An MCP server that lets language models fetch, process, and manipulate web content via HTTP. It supports full CRUD methods, custom headers, user‑agent control, and converts responses to clean Markdown or raw HTML.

Capabilities

Resources
Access data sources
Tools
Execute functions
Prompts
Pre-built templates
Sampling
AI model interactions

MCP Server Requests in Action

Overview

The MCP Server Requests module supplies a lightweight HTTP client to AI assistants that speak the Model Context Protocol. By exposing a suite of REST‑like endpoints—GET, POST, PUT, DELETE, PATCH, and a specialized command—the server lets language models retrieve, manipulate, and analyze web content without leaving the MCP ecosystem. This capability is essential for assistants that need real‑time data, web scraping, or interaction with external APIs directly from a conversation.

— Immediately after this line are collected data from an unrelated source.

==> src/rtl/atx_fifo.sv <==
`timescale 1ns/100ps
`default_nettype none

module atx_fifo #(
  parameter int unsigned WIDTH = 8,
  parameter int unsigned DEPTH = 8
) (
  input wire logic ref_clk,
  input wire logic rst_n,
  input wire logic in_valid,
  output logic in_ready,
  input wire logic [WIDTH-1:0] in_data,
  output logic out_valid,
  input wire logic out_ready,
  output logic [WIDTH-1:0] out_data
);

  localparam int unsigned PTR_W = (DEPTH > 1) ? $clog2(DEPTH) : 1;
  localparam logic [PTR_W:0] DEPTH_CNT = DEPTH[PTR_W:0];
  localparam logic [PTR_W-1:0] LAST_PTR = PTR_W'(DEPTH - 1);

  logic [WIDTH-1:0] mem [DEPTH];
  logic [PTR_W-1:0] wr_ptr_ff;
  logic [PTR_W-1:0] rd_ptr_ff;
  logic [PTR_W:0] count_ff;
  logic push;
  logic pop;

  function automatic logic [PTR_W-1:0] ptr_inc(input logic [PTR_W-1:0] p);
    ptr_inc = (p == LAST_PTR) ? '0 : p + 1'b1;
  endfunction

  assign in_ready = (count_ff != DEPTH_CNT);
  assign out_valid = (count_ff != '0);
  assign push = in_valid & in_ready;
  assign pop = out_valid & out_ready;
  assign out_data = mem[rd_ptr_ff];

  always_ff @(posedge ref_clk)
  begin
    if (push)
    begin
      mem[wr_ptr_ff] <= in_data;
    end
  end

  always_ff @(posedge ref_clk)
  begin
    if (!rst_n)
    begin
      wr_ptr_ff <= '0;
      rd_ptr_ff <= '0;
    end
    else
    begin
      if (push)
      begin
        wr_ptr_ff <= ptr_inc(wr_ptr_ff);
      end
      if (pop)
      begin
        rd_ptr_ff <= ptr_inc(rd_ptr_ff);
      end
    end
  end

  always_ff @(posedge ref_clk)
  begin
    if (!rst_n)
    begin
      count_ff <= '0;
    end
    else if (push && !pop)
    begin
      count_ff <= count_ff + 1'b1;
    end
    else if (pop && !push)
    begin
      count_ff <= count_ff - 1'b1;
    end
  end

endmodule

`default_nettype wire

==> src/rtl/atx_irq_mono.sv <==
`timescale 1ns/100ps
`default_nettype none

module atx_irq_mono (
  input wire logic ref_clk,
  input wire logic rst_n,
  // Control mode, hardware mono and block sync pins, asynchronous
  input wire logic sw_mode_pin,
  input wire logic mono_enable_pin,
  input wire logic mono_source_select_pin,
  input wire logic block_sync_input,
  // Register port from the serial control decoder
  input wire logic reg_wr,
  input wire logic reg_rd,
  input wire logic [atx_pkg::ADDR_W-1:0] reg_addr,
  input wire logic [atx_pkg::DATA_W-1:0] reg_wdata,
  output logic [atx_pkg::DATA_W-1:0] reg_rdata,
  // Internal event pulses
  input wire logic cs_xfer_done,
  input wire logic int_block_start,
  // Audio samples from the serial audio port
  input wire logic audio_valid,
  output logic audio_ready,
  input wire logic [atx_pkg::SAMPLE_W-1:0] audio_left,
  input wire logic [atx_pkg::SAMPLE_W-1:0] audio_right,
  input wire logic cs_a_bit,
  input wire logic cs_b_bit,
  // Frame request and subframe data toward the encoder
  input wire logic frame_req,
  output logic frame_valid,
  output logic [atx_pkg::SAMPLE_W-1:0] sub_a_data,
  output logic [atx_pkg::SAMPLE_W-1:0] sub_b_data,
  output logic sub_a_cs,
  output logic sub_b_cs,
  output logic slip_pulse,
  // Open-drain interrupt pin, active low
  output logic int_n_out,
  output logic int_n_oe_n
);

  logic [atx_pkg::N_PINS-1:0] sync1_ff;
  logic [atx_pkg::N_PINS-1:0] sync2_ff;
  logic blk_prev_ff;
  logic sw_mode;
  logic blk_rise;

  logic [atx_pkg::DATA_W-1:0] mono_ctrl_ff;
  logic [atx_pkg::DATA_W-1:0] irq_mask_ff;
  logic [atx_pkg::N_FLAGS-1:0] status_ff;
  logic [atx_pkg::N_FLAGS-1:0] nxt_status;
  logic [atx_pkg::N_FLAGS-1:0] events;
  logic [atx_pkg::N_FLAGS-1:0] unmasked;
  logic [atx_pkg::DATA_W-1:0] reg_rdata_ff;
  logic [atx_pkg::DATA_W-1:0] nxt_rdata;
  logic status_read;

  logic mono_en;
  logic mono_src;
  logic mono_cs_src;

  logic fifo_out_valid;
  logic fifo_out_ready;
  logic [atx_pkg::FIFO_W-1:0] fifo_in_word;
  logic [atx_pkg::FIFO_W-1:0] fifo_out_word;
  logic [atx_pkg::FIFO_W-1:0] last_word_ff;
  logic [atx_pkg::FIFO_W-1:0] cur_word;
  logic need_word;
  logic drop_evt;
  logic repeat_evt;
  logic slip_evt;

  atx_pkg::atx_state_t state_ff;
  atx_pkg::atx_state_t nxt_state;
  logic frame_mono_ff;
  logic frame_valid_ff;
  logic [atx_pkg::SAMPLE_W-1:0] sub_a_data_ff;
  logic [atx_pkg::SAMPLE_W-1:0] sub_b_data_ff;
  logic sub_a_cs_ff;
  logic sub_b_cs_ff;
  logic slip_pulse_ff;

  // Picks one channel's sample out of a stored word
  function automatic logic [atx_pkg::SAMPLE_W-1:0] pick_sample(
    input logic [atx_pkg::FIFO_W-1:0] w,
    input logic right
  );
    pick_sample = right ? w[atx_pkg::POS_RIGHT +: atx_pkg::SAMPLE_W]
                        : w[atx_pkg::POS_LEFT +: atx_pkg::SAMPLE_W];
  endfunction

  // Picks one channel's status bit out of a stored word
  function automatic logic pick_cs(
    input logic [atx_pkg::FIFO_W-1:0] w,
    input logic chan_b
  );
    pick_cs = chan_b ? w[atx_pkg::POS_CS_B] : w[atx_pkg::POS_CS_A];
  endfunction

  // Pins come from outside; two flops before any use
  always_ff @(posedge ref_clk)
  begin
    if (!rst_n)
    begin
      sync1_ff <= atx_pkg::PINS_RST;
      sync2_ff <= atx_pkg::PINS_RST;
      blk_prev_ff <= 1'b0;
    end
    else
    begin
      sync1_ff <= {block_sync_input, mono_source_select_pin,
                   mono_enable_pin, sw_mode_pin};
      sync2_ff <= sync1_ff;
      blk_prev_ff <= sync2_ff[atx_pkg::PIN_BLK_SYNC];
    end
  end

  assign sw_mode = sync2_ff[atx_pkg::PIN_SW_MODE];
  assign blk_rise = sync2_ff[atx_pkg::PIN_BLK_SYNC] & ~blk_prev_ff;

  // Control registers
  always_ff @(posedge ref_clk)
  begin
    if (!rst_n)
    begin
      mono_ctrl_ff <= atx_pkg::RST_MONO_CTRL;
    end
    else if (reg_wr && reg_addr == atx_pkg::OFS_MONO_CTRL)
    begin
      mono_ctrl_ff <= reg_wdata & atx_pkg::MONO_CTRL_USED;
    end
  end

  always_ff @(posedge ref_clk)
  begin
    if (!rst_n)
    begin
      irq_mask_ff <= atx_pkg::RST_IRQ_MASK;
    end
    else if (reg_wr && reg_addr == atx_pkg::OFS_IRQ_MASK)
    begin
      irq_mask_ff <= reg_wdata & atx_pkg::IRQ_MASK_USED;
    end
  end

  // hardware mode: one source pin for audio and status; software mode: separate register bits
  always_comb
  begin
    if (sw_mode)
    begin
      mono_en = mono_ctrl_ff[atx_pkg::BIT_MONO_EN];
      mono_src = mono_ctrl_ff[atx_pkg::BIT_MONO_SRC];
      mono_cs_src = mono_ctrl_ff[atx_pkg::BIT_MONO_CS_SRC];
    end
    else
    begin
      mono_en = sync2_ff[atx_pkg::PIN_MONO];
      mono_src = sync2_ff[atx_pkg::PIN_MONO_SRC];
      mono_cs_src = sync2_ff[atx_pkg::PIN_MONO_SRC];
    end
  end

  // Sample buffer between the audio port and the frame builder
  assign fifo_in_word = {cs_a_bit, cs_b_bit, audio_left, audio_right};

  atx_fifo #(
    .WIDTH(atx_pkg::FIFO_W),
    .DEPTH(atx_pkg::FIFO_DEPTH)
  ) u_fifo (
    .ref_clk(ref_clk),
    .rst_n(rst_n),
    .in_valid(audio_valid),
    .in_ready(audio_ready),
    .in_data(fifo_in_word),
    .out_valid(fifo_out_valid),
    .out_ready(fifo_out_ready),
    .out_data(fifo_out_word)
  );

  // A word is needed on each frame request, and once more in mono
  assign need_word = (state_ff == atx_pkg::st_second) ||
                     (state_ff == atx_pkg::st_idle && frame_req);
  assign fifo_out_ready = need_word;
  // Empty buffer repeats the last sample rather than stalling the line
  assign cur_word = fifo_out_valid ? fifo_out_word : last_word_ff;

  assign drop_evt = audio_valid & ~audio_ready;
  assign repeat_evt = need_word & ~fifo_out_valid;
  assign slip_evt = drop_evt | repeat_evt;

  always_comb
  begin
    nxt_state = state_ff;
    case (state_ff)
      atx_pkg::st_idle:
      begin
        if (frame_req && mono_en)
        begin
          nxt_state = atx_pkg::st_second;
        end
      end
      atx_pkg::st_second:
      begin
        nxt_state = atx_pkg::st_idle;
      end
      default:
      begin
        nxt_state = atx_pkg::st_idle;
      end
    endcase
  end

  always_ff @(posedge ref_clk)
  begin
    if (!rst_n)
    begin
      state_ff <= atx_pkg::st_idle;
      frame_mono_ff <= 1'b0;
    end
    else
    begin
      state_ff <= nxt_state;
      if (state_ff == atx_pkg::st_idle && frame_req)
      begin
        frame_mono_ff <= mono_en;
      end
    end
  end

  always_ff @(posedge ref_clk)
  begin
    if (!rst_n)
    begin
      last_word_ff <= '0;
    end
    else if (need_word && fifo_out_valid)
    begin
      last_word_ff <= fifo_out_word;
    end
  end

  // mono puts two consecutive samples into A then B
  always_ff @(posedge ref_clk)
  begin
    if (!rst_n)
    begin
      sub_a_data_ff <= '0;
      sub_b_data_ff <= '0;
      sub_a_cs_ff <= 1'b0;
      sub_b_cs_ff <= 1'b0;
      frame_valid_ff <= 1'b0;
    end
    else
    begin
      frame_valid_ff <= 1'b0;
      if (state_ff == atx_pkg::st_idle && frame_req)
      begin
        if (mono_en)
        begin
          sub_a_data_ff <= pick_sample(cur_word, mono_src);
          sub_a_cs_ff <= pick_cs(cur_word, mono_cs_src);
        end
        else
        begin
          sub_a_data_ff <= pick_sample(cur_word, 1'b0);
          sub_b_data_ff <= pick_sample(cur_word, 1'b1);
          sub_a_cs_ff <= pick_cs(cur_word, 1'b0);
          sub_b_cs_ff <= pick_cs(cur_word, 1'b1);
          frame_valid_ff <= 1'b1;
        end
      end
      else if (state_ff == atx_pkg::st_second && frame_mono_ff)
      begin
        sub_b_data_ff <= pick_sample(cur_word, mono_src);
        sub_b_cs_ff <= pick_cs(cur_word, mono_cs_src);
        frame_valid_ff <= 1'b1;
      end
    end
  end

  always_ff @(posedge ref_clk)
  begin
    if (!rst_n)
    begin
      slip_pulse_ff <= 1'b0;
    end
    else
    begin
      slip_pulse_ff <= slip_evt;
    end
  end

  assign events[atx_pkg::BIT_CS_DONE] = cs_xfer_done;
  assign events[atx_pkg::BIT_SLIP_BLK] =
    irq_mask_ff[atx_pkg::BIT_SLIP_BLK_SEL] ? (int_block_start | blk_rise)
                                           : slip_evt;

  assign unmasked[atx_pkg::BIT_CS_DONE] =
    ~irq_mask_ff[atx_pkg::BIT_MASK_CS_DONE];
  assign unmasked[atx_pkg::BIT_SLIP_BLK] =
    ~irq_mask_ff[atx_pkg::BIT_MASK_SLIP_BLK];

  assign status_read = reg_rd && (reg_addr == atx_pkg::OFS_IRQ_STATUS);

  // A new event in the read cycle survives the clear
  always_comb
  begin
    nxt_status = status_ff;
    if (!sw_mode)
    begin
      nxt_status = atx_pkg::FLAGS_CLEAR;
    end
    else
    begin
      if (status_read)
      begin
        nxt_status = atx_pkg::FLAGS_CLEAR;
      end
      nxt_status = nxt_status | (events & unmasked);
    end
  end

  always_ff @(posedge ref_clk)
  begin
    if (!rst_n)
    begin
      status_ff <= atx_pkg::FLAGS_CLEAR;
    end
    else
    begin
      status_ff <= nxt_status;
    end
  end

  always_comb
  begin
    nxt_rdata = '0;
    case (reg_addr)
      atx_pkg::OFS_MONO_CTRL:
      begin
        nxt_rdata = mono_ctrl_ff;
      end
      atx_pkg::OFS_IRQ_STATUS:
      begin
        nxt_rdata[atx_pkg::N_FLAGS-1:0] = status_ff;
      end
      atx_pkg::OFS_IRQ_MASK:
      begin
        nxt_rdata = irq_mask_ff;
      end
      default:
      begin
        nxt_rdata = '0;
      end
    endcase
  end

  always_ff @(posedge ref_clk)
  begin
    if (!rst_n)
    begin
      reg_rdata_ff <= '0;
    end
    else if (reg_rd)
    begin
      reg_rdata_ff <= nxt_rdata;
    end
  end

  assign reg_rdata = reg_rdata_ff;
  assign frame_valid = frame_valid_ff;
  assign sub_a_data = sub_a_data_ff;
  assign sub_b_data = sub_b_data_ff;
  assign sub_a_cs = sub_a_cs_ff;
  assign sub_b_cs = sub_b_cs_ff;
  assign slip_pulse = slip_pulse_ff;

  // drive low while any flag set, else float for pull-up
  assign int_n_out = 1'b0;
  assign int_n_oe_n = ~(|status_ff);

endmodule

`default_nettype wire
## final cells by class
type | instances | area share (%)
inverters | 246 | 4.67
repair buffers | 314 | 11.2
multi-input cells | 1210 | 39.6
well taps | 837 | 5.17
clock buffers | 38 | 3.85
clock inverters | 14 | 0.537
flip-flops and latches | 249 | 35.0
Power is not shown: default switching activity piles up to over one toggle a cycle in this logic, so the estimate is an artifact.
--- src/hdl/adcrd_cfg.svh ---
// Constants of the read-triggered converter control block
`ifndef ADCRD_CFG_SVH
`define ADCRD_CFG_SVH
`define ADCRD_OFS_RESULT 4'h0
`define ADCRD_OFS_DIV 4'h4
`define ADCRD_OFS_STATUS 4'h8
`define ADCRD_DONE_BIT 31
`define ADCRD_DIVSEL_BIT 16
`define ADCRD_SIGNED_BIT 0
`define ADCRD_BUSY_BIT 0
`define ADCRD_DIV_SLOW 5'h10
`define ADCRD_DIV_FAST 5'h04
`define ADCRD_CONV_TICKS 5'h10
`define ADCRD_SAMPLE_RST 16'h0000
`define ADCRD_WORD_ZERO 32'h00000000
`define ADCRD_HTRANS_NONSEQ 2'h2
`endif

--- src/hdl/adcrd_pkg.sv ---
// Types of the read-triggered converter control block
`default_nettype none
package adcrd_pkg;
	typedef enum logic [0:0] {
		ADCRD_IDLE = 1'b0,
		ADCRD_BUSY = 1'b1
	} adcrd_state_t;
endpackage
`default_nettype wire

--- src/hdl/adcrd_top.sv ---
// Read-triggered converter control with an AHB-Lite register slave
//
// Contract
// - A read of the result word starts a new conversion when the engine is idle.
// - Every result read returns the sample and a done flag in bit 31.
// - A result read during a conversion leaves that conversion untouched.
// - Bit 16 of the divider register selects the converter clock.
// - Select 0 divides the reference clock by 4, select 1 by 16.
// - The sample sits in bits 15:0; signed mode makes it signed.
`include "adcrd_cfg.svh"
`timescale 1ns/1ns
`default_nettype none

module adcrd_top (
	input wire logic hclk,
	input wire logic hresetn,
	input wire logic hsel,
	input wire logic [31:0] haddr,
	input wire logic [1:0] htrans,
	input wire logic hwrite,
	input wire logic [2:0] hsize,
	input wire logic [31:0] hwdata,
	input wire logic hready,
	output logic hreadyout,
	output logic hresp,
	output logic [31:0] hrdata,
	input wire logic ref_clk_in,
	input wire logic [15:0] adc_sample_in,
	output logic adc_busy
);

	//----------------------------------------
	// Helpers
	//----------------------------------------

	// Reference clock edges per converter tick, minus one
	function automatic logic [4:0] div_limit(input logic sel);
		div_limit = sel ? (`ADCRD_DIV_SLOW - 5'h01) : (`ADCRD_DIV_FAST - 5'h01);
	endfunction

	//----------------------------------------
	// Bus decode
	//----------------------------------------

	logic addr_ok;
	logic rd_result;
	logic rd_div;
	logic rd_status;
	logic wr_div_addr;
	logic wr_div_reg;
	logic wr_div_next;
	logic [31:0] hrdata_reg;
	logic [31:0] hrdata_next;

	// Only NONSEQ transfers are meaningful, whatever their hsize; the rest are ignored
	assign addr_ok = hsel && hready && (htrans == `ADCRD_HTRANS_NONSEQ);
	assign rd_result = addr_ok && !hwrite && (haddr[3:0] == `ADCRD_OFS_RESULT);
	assign rd_div = addr_ok && !hwrite && (haddr[3:0] == `ADCRD_OFS_DIV);
	assign rd_status = addr_ok && !hwrite && (haddr[3:0] == `ADCRD_OFS_STATUS);
	assign wr_div_addr = addr_ok && hwrite && (haddr[3:0] == `ADCRD_OFS_DIV);

	// Zero wait states, always OKAY
	assign hreadyout = 1'b1;
	assign hresp = 1'b0;
	assign hrdata = hrdata_reg;

	//----------------------------------------
	// Reference clock synchroniser
	//----------------------------------------

	logic ref_s1_reg;
	logic ref_s2_reg;
	logic ref_s3_reg;
	logic [15:0] samp_s1_reg;
	logic [15:0] samp_s2_reg;
	logic ref_edge;

	// Pin inputs cross two flops; edge detect looks only at later stages
	always_ff @(posedge hclk or negedge hresetn) begin
		if (!hresetn) begin
			ref_s1_reg <= 1'b0;
			ref_s2_reg <= 1'b0;
			ref_s3_reg <= 1'b0;
			samp_s1_reg <= `ADCRD_SAMPLE_RST;
			samp_s2_reg <= `ADCRD_SAMPLE_RST;
		end else begin
			ref_s1_reg <= ref_clk_in;
			ref_s2_reg <= ref_s1_reg;
			ref_s3_reg <= ref_s2_reg;
			samp_s1_reg <= adc_sample_in;
			samp_s2_reg <= samp_s1_reg;
		end
	end

	assign ref_edge = ref_s2_reg && !ref_s3_reg;

	//----------------------------------------
	// Converter clock divider
	//----------------------------------------

	logic div_sel_reg;
	logic div_sel_next;
	logic signed_reg;
	logic signed_next;
	logic [4:0] ref_cnt_reg;
	logic [4:0] ref_cnt_next;
	logic conv_tick;

	// A tick every 4 or 16 reference edges; hclk must be well above ref
	assign conv_tick = ref_edge && (ref_cnt_reg == div_limit(div_sel_reg));

	// Divider register write lands in the data phase
	always_comb begin
		div_sel_next = div_sel_reg;
		signed_next = signed_reg;
		wr_div_next = wr_div_addr;
		ref_cnt_next = ref_cnt_reg;
		if (wr_div_reg) begin
			div_sel_next = hwdata[`ADCRD_DIVSEL_BIT];
			signed_next = hwdata[`ADCRD_SIGNED_BIT];
		end
		if (conv_tick) begin
			ref_cnt_next = 5'h00;
		end else if (ref_edge) begin
			ref_cnt_next = ref_cnt_reg + 5'h01;
		end
		// A shorter divide after a switch must not leave the count past the limit
		if (ref_cnt_next > div_limit(div_sel_reg)) begin
			ref_cnt_next = 5'h00;
		end
	end

	always_ff @(posedge hclk or negedge hresetn) begin
		if (!hresetn) begin
			div_sel_reg <= 1'b0;
			signed_reg <= 1'b0;
			wr_div_reg <= 1'b0;
			ref_cnt_reg <= 5'h00;
		end else begin
			div_sel_reg <= div_sel_next;
			signed_reg <= signed_next;
			wr_div_reg <= wr_div_next;
			ref_cnt_reg <= ref_cnt_next;
		end
	end

	//----------------------------------------
	// Conversion engine
	//----------------------------------------

	adcrd_pkg::adcrd_state_t state_reg;
	adcrd_pkg::adcrd_state_t state_next;
	logic [4:0] conv_cnt_reg;
	logic [4:0] conv_cnt_next;
	logic done_reg;
	logic done_next;
	logic [15:0] sample_reg;
	logic [15:0] sample_next;
	logic conv_start;
	logic conv_finish;

	// Only an idle engine takes a trigger, so a busy read cannot restart it
	assign conv_start = rd_result && (state_reg == adcrd_pkg::ADCRD_IDLE);
	assign conv_finish = (state_reg == adcrd_pkg::ADCRD_BUSY) && conv_tick
		&& (conv_cnt_reg == (`ADCRD_CONV_TICKS - 5'h01));
	assign adc_busy = (state_reg == adcrd_pkg::ADCRD_BUSY);

	// Next state of the engine, its tick count, flag and sample
	always_comb begin
		state_next = state_reg;
		conv_cnt_next = conv_cnt_reg;
		done_next = done_reg;
		sample_next = sample_reg;
		case (state_reg)
			adcrd_pkg::ADCRD_IDLE: begin
				if (conv_start) begin
					state_next = adcrd_pkg::ADCRD_BUSY;
					conv_cnt_next = 5'h00;
					done_next = 1'b0;
				end
			end
			adcrd_pkg::ADCRD_BUSY: begin
				// Reads are not looked at here at all
				if (conv_finish) begin
					state_next = adcrd_pkg::ADCRD_IDLE;
					done_next = 1'b1;
					// Signed mode turns offset binary into two's complement
					sample_next = signed_reg ? {~samp_s2_reg[15], samp_s2_reg[14:0]}
						: samp_s2_reg;
				end else if (conv_tick) begin
					conv_cnt_next = conv_cnt_reg + 5'h01;
				end
			end
			default: begin
				state_next = adcrd_pkg::ADCRD_IDLE;
			end
		endcase
	end

	always_ff @(posedge hclk or negedge hresetn) begin
		if (!hresetn) begin
			state_reg <= adcrd_pkg::ADCRD_IDLE;
			conv_cnt_reg <= 5'h00;
			done_reg <= 1'b0;
			sample_reg <= `ADCRD_SAMPLE_RST;
		end else begin
			state_reg <= state_next;
			conv_cnt_reg <= conv_cnt_next;
			done_reg <= done_next;
			sample_reg <= sample_next;
		end
	end

	//----------------------------------------
	// Read data
	//----------------------------------------

	// Read word is captured in the address phase, before the trigger clears done
	always_comb begin
		hrdata_next = `ADCRD_WORD_ZERO;
		if (rd_result) begin
			hrdata_next[`ADCRD_DONE_BIT] = done_reg;
			hrdata_next[15:0] = sample_reg;
		end else if (rd_div) begin
			hrdata_next[`ADCRD_DIVSEL_BIT] = div_sel_reg;
			hrdata_next[`ADCRD_SIGNED_BIT] = signed_reg;
		end else if (rd_status) begin
			hrdata_next[`ADCRD_BUSY_BIT] = adc_busy;
			hrdata_next[`ADCRD_DONE_BIT] = done_reg;
		end
	end

	always_ff @(posedge hclk or negedge hresetn) begin
		if (!hresetn) begin
			hrdata_reg <= `ADCRD_WORD_ZERO;
		end else begin
			hrdata_reg <= hrdata_next;
		end
	end

	//----------------------------------------
	// Assertions
	//----------------------------------------

	// An idle engine goes busy right after a result read
	a_read_starts: assert property (@(posedge hclk) disable iff (!hresetn)
		(rd_result && state_reg == adcrd_pkg::ADCRD_IDLE)
		|=> (state_reg == adcrd_pkg::ADCRD_BUSY) && (conv_cnt_reg == 5'h00))
		else $error("result read did not start a conversion");

	// Bit 31 of the read word shows the done flag seen at the read
	a_done_bit31: assert property (@(posedge hclk) disable iff (!hresetn)
		rd_result |=> (hrdata[`ADCRD_DONE_BIT] == $past(done_reg)))
		else $error("bit 31 does not match the done flag");

	// A busy read neither resets the count nor ends the conversion early
	a_busy_read_keeps: assert property (@(posedge hclk) disable iff (!hresetn)
		(rd_result && adc_busy && !conv_tick)
		|=> (conv_cnt_reg == $past(conv_cnt_reg)) && adc_busy)
		else $error("read disturbed an ongoing conversion");

	// The divider write data bit 16 becomes the select
	a_div_select: assert property (@(posedge hclk) disable iff (!hresetn)
		wr_div_reg |=> (div_sel_reg == $past(hwdata[`ADCRD_DIVSEL_BIT])))
		else $error("divider select not taken from bit 16");

	// Reference edges since the last tick, counted apart from the divider itself
	logic [4:0] chk_edges_reg;
	logic [4:0] chk_edges_next;
	logic chk_clean_reg;
	logic chk_clean_next;

	// A divider write voids the running interval, since the ratio may change mid-way
	always_comb begin
		chk_edges_next = chk_edges_reg;
		chk_clean_next = chk_clean_reg;
		if (conv_tick) begin
			chk_edges_next = 5'h00;
			chk_clean_next = 1'b1;
		end else if (ref_edge) begin
			chk_edges_next = chk_edges_reg + 5'h01;
		end
		if (wr_div_reg) begin
			chk_clean_next = 1'b0;
		end
	end

	// First interval after reset is left unchecked as well
	always_ff @(posedge hclk or negedge hresetn) begin
		if (!hresetn) begin
			chk_edges_reg <= 5'h00;
			chk_clean_reg <= 1'b0;
		end else begin
			chk_edges_reg <= chk_edges_next;
			chk_clean_reg <= chk_clean_next;
		end
	end

	// A tick that ends a clean interval comes on the 4th or 16th reference edge
	a_div_count: assert property (@(posedge hclk) disable iff (!hresetn)
		(conv_tick && chk_clean_reg)
		|-> (chk_edges_reg == (div_sel_reg ? (`ADCRD_DIV_SLOW - 5'h01)
			: (`ADCRD_DIV_FAST - 5'h01))))
		else $error("converter clock divide ratio wrong");

	// Low halfword carries the sample and bits 30:16 read zero
	a_low_half: assert property (@(posedge hclk) disable iff (!hresetn)
		rd_result |=> (hrdata[15:0] == $past(sample_reg)) && (hrdata[30:16] == 15'h0000))
		else $error("result word layout wrong");

	// Done clears at the start and sets, with the engine idle again, at the finish
	a_done_flow: assert property (@(posedge hclk) disable iff (!hresetn)
		(conv_start |=> !done_reg) and (conv_finish |=> done_reg && !adc_busy))
		else $error("done flag not cleared at start or set at finish");

endmodule // adcrd_top
`default_nettype wire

Developers benefit because the server abstracts away the intricacies of HTTP request handling. The model can simply invoke a tool name (e.g., or ) and supply the URL, headers, or payload. The MCP server then performs the network call, applies optional content filtering, and returns a clean response that is easy for the model to ingest. The inclusion of full header visibility means models can inspect status codes, cookies, or custom response headers—useful for debugging or conditional logic in downstream tasks.

Key features include:

  • Content conversion: HTML can be stripped of scripts and styles, optionally converted to Markdown for readability.
  • Header flexibility: Custom or random User‑Agent strings, plus arbitrary request headers, enable mimicry of different browsers or authenticated sessions.
  • HTTP method support: All common verbs are available, allowing the model to interact with REST APIs or perform CRUD operations on remote resources.
  • Response introspection: Models receive the entire response object, not just the body, enabling them to react to status codes or headers.

Typical use cases span web‑scraping for up‑to‑date news, pulling data from public APIs (weather, finance, or social media), and automating form submissions. In a data‑driven workflow, an assistant can fetch a CSV file, convert it to Markdown, and feed the content back into a downstream model for analysis—all within a single conversation turn. The server’s design keeps the client side simple while providing robust, customizable HTTP capabilities that enhance the intelligence and autonomy of MCP‑enabled assistants.